Page 61 : faire dire autre chose que ce qui vient en première intention, qui serait trop ordinaire, attendu, insuffisamment maitrisé, élaboré ?

Page 97 : relations chercheur/narrateur. Celui-là doit produire un effet sur le travail d’exploration du vécu et de mise en mots de l’expérience de celui-ci.

Page 102 : deux « guidances » majeures : inciter à poursuivre (« et ensuite ? ») ; inciter à concrétiser (« comment avez-vous fait ? »). Dommage qu’il n’y ait pas plus d’exemples !

Page 123 : « aspectualisation » : distinction entre cognitif, perceptif, affectif et corporel.

Est-ce bien raisonnable de vouloir ainsi formuler une approche savante et méthodique de la collecte des récits de vie ? Est-ce que les mêmes contenus n’auraient-il pas pu être proposés de façon beaucoup plus forte à partir de quelques exemples ? En racontant concrètement le travail du collecteur, ces astuces de guidance » au-delà de ce qui lui prescrit l’universitaire ?

Police : la loi de l’omerta

Cinq récits, sinon de travail, du moins de parcours professionnels : quelques mots sur le milieu social et familial d’origine, la formation initiale (et alors des entrées dans la vie souvent cabossées, avec la séduction d’un métier « de force » pour y trouver un cadre, une implication physique, un rapport à l’ordre, à la loi) ; la vocation initiale ; les premiers pas qui confortent le choix ; les premières déconvenues qui ne découragent pas ; la progression de carrière, comme quoi c’est possible ; les bisbilles qui s’accumulent, chamailleries qui tournent à l’aigre, qui déboussolent ; les conflits ouverts, fortement interpersonnels, avec parfois un brin de syndicalisme.

Ça ne fonctionne pas bien.

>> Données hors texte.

[src/rtl/fp16_mul_result_buffer.sv]
// Result FIFO behind the FP16 Vedic multiplier. It buffers each product with its
// exception/overflow/underflow flags and keeps sticky flags plus saturating event counters.
module fp16_mul_result_buffer #(
    parameter int DEPTH = 4,
    parameter int CNT_W = 16
) (
    input  logic                       clk,
    input  logic                       rst,
    input  logic                       in_valid,
    output logic                       in_ready,
    input  logic [15:0]                in_result,
    input  logic                       in_exception,
    input  logic                       in_overflow,
    input  logic                       in_underflow,
    output logic                       out_valid,
    input  logic                       out_ready,
    output logic [15:0]                out_result,
    output logic [2:0]                 out_flags,
    output logic [2:0]                 sticky_flags,
    input  logic                       clr_sticky,
    output logic [CNT_W-1:0]           cnt_total,
    output logic [CNT_W-1:0]           cnt_exception,
    output logic [CNT_W-1:0]           cnt_overflow,
    output logic [CNT_W-1:0]           cnt_underflow,
    output logic [$clog2(DEPTH):0]     level
);

    localparam int PTR_W = $clog2(DEPTH);
    localparam int LVL_W = PTR_W + 1;
    localparam logic [LVL_W-1:0] FULL_LVL = LVL_W'(DEPTH);

    logic [18:0]      mem [DEPTH];
    logic [PTR_W-1:0] wr_ptr;
    logic [PTR_W-1:0] rd_ptr;
    logic [18:0]      head;
    logic [2:0]       in_flags;
    logic             push;
    logic             pop;

    assign in_ready  = (level != FULL_LVL);
    assign out_valid = (level != '0);
    assign push      = in_valid && in_ready;
    assign pop       = out_valid && out_ready;
    assign in_flags  = {in_exception, in_overflow, in_underflow};
    assign head      = mem[rd_ptr];

    // Empty reads as zero so stale storage never leaks onto the output.
    assign out_result = out_valid ? head[18:3] : 16'h0000;
    assign out_flags  = out_valid ? head[2:0]  : 3'b000;

    function automatic logic [CNT_W-1:0] sat_inc(input logic [CNT_W-1:0] c, input logic en);
        return (en && (c != '1)) ? c + CNT_W'(1) : c;
    endfunction

    always_ff @(posedge clk or posedge rst) begin
        if (rst) begin
            wr_ptr <= '0;
            rd_ptr <= '0;
            level  <= '0;
        end else begin
            if (push) wr_ptr <= wr_ptr + PTR_W'(1);
            if (pop)  rd_ptr <= rd_ptr + PTR_W'(1);
            case ({push, pop})
                2'b10:   level <= level + LVL_W'(1);
                2'b01:   level <= level - LVL_W'(1);
                default: level <= level;
            endcase
        end
    end

    always_ff @(posedge clk) begin
        if (push) mem[wr_ptr] <= {in_result, in_flags};
    end

    // A clear on the same edge as a push wins; the pushed entry still goes into the FIFO.
    always_ff @(posedge clk or posedge rst) begin
        if (rst) begin
            sticky_flags  <= '0;
            cnt_total     <= '0;
            cnt_exception <= '0;
            cnt_overflow  <= '0;
            cnt_underflow <= '0;
        end else if (clr_sticky) begin
            sticky_flags  <= '0;
            cnt_total     <= '0;
            cnt_exception <= '0;
            cnt_overflow  <= '0;
            cnt_underflow <= '0;
        end else if (push) begin
            sticky_flags  <= sticky_flags | in_flags;
            cnt_total     <= sat_inc(cnt_total, 1'b1);
            cnt_exception <= sat_inc(cnt_exception, in_exception);
            cnt_overflow  <= sat_inc(cnt_overflow, in_overflow);
            cnt_underflow <= sat_inc(cnt_underflow, in_underflow);
        end
    end

endmodule

[config.mk]
export PLATFORM = sky130hd
export DESIGN_NAME = fp16_mul_result_buffer
export DESIGN_NICKNAME = d
export VERILOG_FILES = /design/src/rtl/fp16_mul_result_buffer.sv
export SDC_FILE = /design/constraint.sdc
export NUM_CORES = 1
export LEC_CHECK = 0
export ABC_CLOCK_PERIOD_IN_PS = 7300
export CAP_MARGIN = 20
export CORE_MARGIN = 8
export CORE_UTILIZATION = 45
export DETAILED_ROUTE_END_ITERATION = 8
export PLACE_DENSITY = 0.69
export SLEW_MARGIN = 10
export SYNTH_ARGS = -nofsm -noshare
export SYNTH_HDL_FRONTEND = slang
export SYNTH_SLANG_ARGS = --single-unit
[constraint.sdc]
create_clock -name clk -period 7.3 [get_ports clk]
set_clock_uncertainty 0.1 [all_clocks]
set_input_delay 2.19 -clock clk [delete_from_list [all_inputs] [get_ports clk]]
set_output_delay 2.19 -clock clk [all_outputs]
set_load 0.05 [all_outputs]
# Word-level counts from Yosys, hierarchy flattened

Memory sizes are Yosys's and may differ from the RTL's.
Cells that the tools add are included.

Add/sub/neg operators: 8
Equal/unequal tests: 7
Muxes and demuxes: 19
Bitwise operators: 1
Reduce and logical (&&, ||, !) cells: 16

Operators with widths:

| kind                                             | count |
|---|---|
| 2-to-1 mux 16 bit                                | 13 |
| adder 16 x 1 -> 16 bit, second input constant    | 4 |
| != test 16 bit, second input constant            | 4 |
| nonzero test 2 bit                               | 6 |
| 2-to-1 mux 3 bit                                 | 3 |
| AND reduction 2 bit                              | 4 |
| one-hot mux 3 bit (2 select lines)               | 1 |
| logical AND 1 bit                                | 5 |
| adder 2 x 1 -> 2 bit, second input constant      | 2 |
| adder 3 x 1 -> 3 bit, second input constant      | 1 |
| != test 3 bit, second input constant             | 1 |
| OR 3 bit                                         | 1 |
| nonzero test 3 bit                               | 1 |
| subtractor 3 x 1 -> 3 bit, second input constant | 1 |
| == test 2 x 1 -> 1 bit, second input constant    | 1 |
| == test 2 bit, second input constant             | 1 |
| 2-to-1 mux 1 bit                                 | 2 |

Bits in registers: 74
Bits in writable memories: 76
Input bits: 24
Memories: 1

Memories:

| name | words | width | rd ports | clocked after memory_dff | wr ports | line | RTL |
|---|---|---|---|---|---|---|---|
| mem  | 4     | 19    | 1        | 0                        | 1        | 32   | `logic [18:0] mem [DEPTH];` |

# Depth between registers and ports, before layout

Depth after elaboration: 5
Depth in mapped cells: 11
Gate-level depth less buffers: 9

# Least setup slack after synthesis

No wires, ideal clock.

Kind: flip-flop to output port
Start: reg level[0]
End: out out_flags[0]
Arrival time: 1,995 ps
Path slack: 3,015 ps
Cell stages (with the launch flop): 4
Path buffers: 1
Path through: dfrtp_1 -> or3_2 -> clkbuf_1 -> and2_1

Cells in the longest elaborated chain, start to end: 2

Ends and longest elaborated chain:

| element                | line | RTL |
|---|---|---|
| from (decl)            | 25   | `output logic [$clog2(DEPTH):0] level` |
| from (signal assigned) | 64   | `2'b10: level <= level + LVL_W'(1);` |
| from (signal assigned) | 65   | `2'b01: level <= level - LVL_W'(1);` |
| from (signal assigned) | 66   | `default: level <= level;` |
| nonzero test 3 bit     | 41   | `assign out_valid = (level != '0);` |
| via out_valid          | 15   | `output logic out_valid,` |
| 2-to-1 mux 3 bit       | 49   | `assign out_flags = out_valid ? head[2:0] : 3'b000;` |
| to (decl)              | 18   | `output logic [2:0] out_flags,` |

The timed path passes the listed nets, and every way through them passes these cells.

# Worst setup path after layout

Start: reg level[1]
End: out in_ready

Cells in the longest elaborated chain, start to end: 1

Ends and longest elaborated chain:

| element       | line | RTL |
|---|---|---|
| != test 3 bit | 40   | `assign in_ready = (level != FULL_LVL);` |
| to (decl)     | 10   | `output logic in_ready,` |

No other way between the ends.

==> results.md <==
* Hold Path End: level[2]
* CTS tree: yes
* Register area share after synthesis at around 60%
* CTS sink cnt at 150
* Period utilization at around 73%
* Detailed-route via count at 5303
* DIE HEIGHT at ~140 um
* Hold buffer count at CTS at 0
* R2R cell count at 9
* Final Max Slew Viols at 0
* Worst VDD drop at between 0.2 and 0.25 mV
* Initial antenna violation count at 0
* Layout cells sized above 1 at 11.7%
* Synth cell types at 47
* Reg clk slew, reported paths at about 0.060 ns
* Final WL at 17200 um
* Syn Inst Count at 573
* Crit Path Class: flip-flop to primary output
* Largest family of logic cells by synthesized area: simple AND/OR/NAND/NOR gates
* GPL Wtd Cong at between 0.8 and 0.9
* # IOs at about 120
* Slew margin rel. at about a quarter
* Asr flop ratio synth at between 40% and 50%
* Post-Synth Simple-Gate Area at 18.4%
* MaxCap Viol Count at 0
* Worst Path Max Fanout at 17
* Hold Crit Class: flip-flop to flip-flop
* Crit path DAT at ~3 ns
* Pleak at between 3 and 4 nW
* Pwr Density at between 300 and 400 nW/um^2
* Largest net degree at the start of global routing at between 70 and 80
* Die Span X at ~140 um
* Drt pass-1 iters at 4
* DIE AREA at approximately 20000 um^2
* Initial Utilization at between 40% and 50%
* Number of enable flip-flop cells after synthesis at 76
* DR vias/cell at 5.80
* Critical Path Start Type: flip-flop
* Post-synthesis xor/xnor area fraction at 0.743%
* Grt ovf at 0
* Hold depth at 1
* Layout Nets at 719
* Post-detail-place hpwl at roughly 11000 um
* Post-synthesis compound-gate area fraction at 8.70%
* Syn Std Cell Area at between 7000 and 8000 um^2
* Measured slew at the worst slew-check pin at approximately 1.1 ns
* Most common cell after layout, fill and taps aside: clkdlybuf4s50_1
* Power Total at 3.01 mW
* Number of buffers created by CTS at 17
* Commonest non-fill, non-tap cells in the layout: clkdlybuf4s50_1 (113), edfxtp_1 (76), dfrtp_1 (74), a21oi_1 (35), nand2_1 (34)
* DRT iter0 DRCs at 324
* Clk buf depth at 2
* Fmax at 188 MHz
* Critical Path End Type: primary output
* Deepest level of the CTS H-tree at 4
* Reg-to-Reg Start: level[1]
* Post-synthesis mux area share at under 10%
* Port Buffers at approximately 110
* Synth Register Bits at 150
* Status: completed
* RSZ-0062 raised after global routing: no
* Num rows at 46
* Syn_nets at ~610
* First-pass GRT wire length at about 27000 um
* Hold wc startpoint: level[2]
* Root Driver: clkbuf_16
* Syn avg cell area at between 10 and 15 um^2
* Inserted Diodes at 0
* Reg2reg end: level[2]
* Area grow syn2layout at 27.3%
* Setup_tns at 0 ns
* Clock latency on the worst-skew pair at between 0.4 and 0.5 ns
* Minimum clock period at about 5.3 ns
* Post-CTS Resized at 0
* Worst hold margin at approximately 0.41 ns
* Setup Viol. Count Final at 0
* Core area at 15600 um^2
* Routed wire per std cell at ~19 um
* Yosys warns at 0
* Post-Synth Adder-Cell Area at 1.88%
* Routed Antenna Nets at 0
* Ys flop type: edfxtp_1
* Required @ worst endpoint at approximately 5.0 ns
* Drt drc at 0
* R2r setup slk at 3.89 ns
* Setup Buffers After CTS at 0
* Tot GR Track Use at between 15 and 20%
* Final hold viol count at 0
* Vias in the first global route at around 5300
[power by group]
part / leakage, nW / total (mW) / switching [mW] / internal (mW)
clock: 0.278 / 0.875 / 0.365 / 0.510
sequential: 1.71 / 1.09 / 0.0789 / 1.01
combinational: 1.21 / 1.04 / 0.647 / 0.391
[through the flow]
stage	worst slack [ns]	area, um^2	utilization [%]	cells
2_1_floorplan	3.01	7070	-	573
3_3_place_gp	2.57	8390	53.8	879
3_5_place_dp	2.47	8390	53.8	879
4_1_cts	2.01	8980	57.6	911
5_1_grt	1.86	9000	57.7	914
6_report	1.99	9000	57.7	914
[worst max path at each step]
stage	from	end	slack (ns)	cells past startpoint
6_report	level[1]	in_ready	1.99	3
3_3_place_gp	level[1]	in_ready	2.57	3
3_5_place_dp	level[1]	in_ready	2.47	3
2_1_floorplan	level[0]	out_flags[0]	3.01	3
5_1_grt	level[1]	in_ready	1.86	3
4_1_cts	level[1]	in_ready	2.01	3
[flip-flops by register name (all words and copies together) (netlist names)]
name / flops
level: 3
cnt_total: 16
cnt_exception: 16
rd_ptr: 2
cnt_overflow: 16
sticky_flags: 3
mem: 76
cnt_underflow: 16
wr_ptr: 2
[cell usage after synthesis, drive strengths merged (4+ instances only)]
| cell type | count | area [um^2] |
|---|---|---|
| dfrtp | 74 | 1850 |
| nand4 | 18 | 113 |
| o31ai | 23 | 173 |
| or4 | 29 | 218 |
| nand3 | 26 | 130 |
| clkbuf | 23 | 86.3 |
| inv | 16 | 60.1 |
| mux4 | 19 | 428 |
| or3 | 8 | 51.3 |
| nand2 | 34 | 128 |
| and2 | 22 | 138 |
| and4 | 5 | 43.8 |
| mux2 | 17 | 191 |
| and3 | 10 | 62.6 |
| nor3 | 13 | 65.1 |
| o41ai | 4 | 35.0 |
| mux2i | 4 | 40.0 |
| o21ai | 13 | 65.1 |
| nor2b | 14 | 87.6 |
| buf | 4 | 25.0 |
| edfxtp | 76 | 2280 |
| ha | 9 | 113 |
| a211oi | 4 | 30.0 |
| nor2 | 25 | 93.8 |
| a21oi | 35 | 175 |
| nor4 | 15 | 100 |
[worst max-delay path, cell delays in order (launching register included)]
cell             delay, ns
dfrtp_1               0.44
nor3b_2               0.64
clkinv_1              0.63
clkdlybuf4s50_1       0.88
[logic make-up after synthesis]
family                     after synthesis
and+or+nand+nor                        228
muxes                                   40
buffers and inverters                   44
DFF                                    150
xor gates and xnor gates                 6
adders and majority gates               10
AOI/OAI and AO/OA                       95
[layer usage]
layer / global-route usage [%] / vias to the layer above / wire, um
li1: - / 2462 / -
met1: 22.0 / 2656 / 7650
met2: 27.6 / 172 / 8100
met3: 5.48 / 13 / 1190
met4: 6.28 / 0 / 215
met5: 0 / - / 0
[final cells by class]
type	instances	area, um^2
Inverter	17	63.8
Clock buffer	17	425
Sequential cell	150	4130
Multi-Input combinational cell	379	2760
Timing Repair Buffer	120	1180
Tap cell	216	270
Fill cell	1260	6590
Clock inverter	15	165
(Power assumes the default switching activity.)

D’abord parce qu’on ne voit pas grand-chose du travail ordinaire, qui reste à l’arrière-plan : l’activité au quotidien, dans les bureaux ou dans la rue, ce qu’on fait et ce que ça fait à celui qui le fait.

Ensuite parce que le rédacteur est un narrateur extérieur : on ne sait trop qui, qui se pose en intermédiaire entre le personnage et le public, pour expliquer sa vie autant que pour la raconter. Cela donne l’impression d’une plaidoirie (pas très bien écrite) d’avocat, retraçant le parcours de son client, expliquant au ministère public le triste sort qui lui a été fait. Le lecteur se trouve pris dans le triangle victime (le brave policier, qui ne comprend pas bien ce qui lui arrive, se démène de son mieux, avec peut-être les quelques défauts qui le rendent d’autant plus humain, dans le fond) – bourreau (l’administration générale, puisque c’est la cible du livre, mais en fait souvent sous le visage d’un chef patibulaire, qui met du sien pour faire du mal, et que personne n’ose arrêter) – sauveur (celui qui donne la parole à l’opprimé).

Peut-être une limite de l’approche « lanceurs d’alerte » : le travailleur isolé qui crie à la fenêtre, alors que le dialogue sur le travail avec ses collègues est devenu impossible.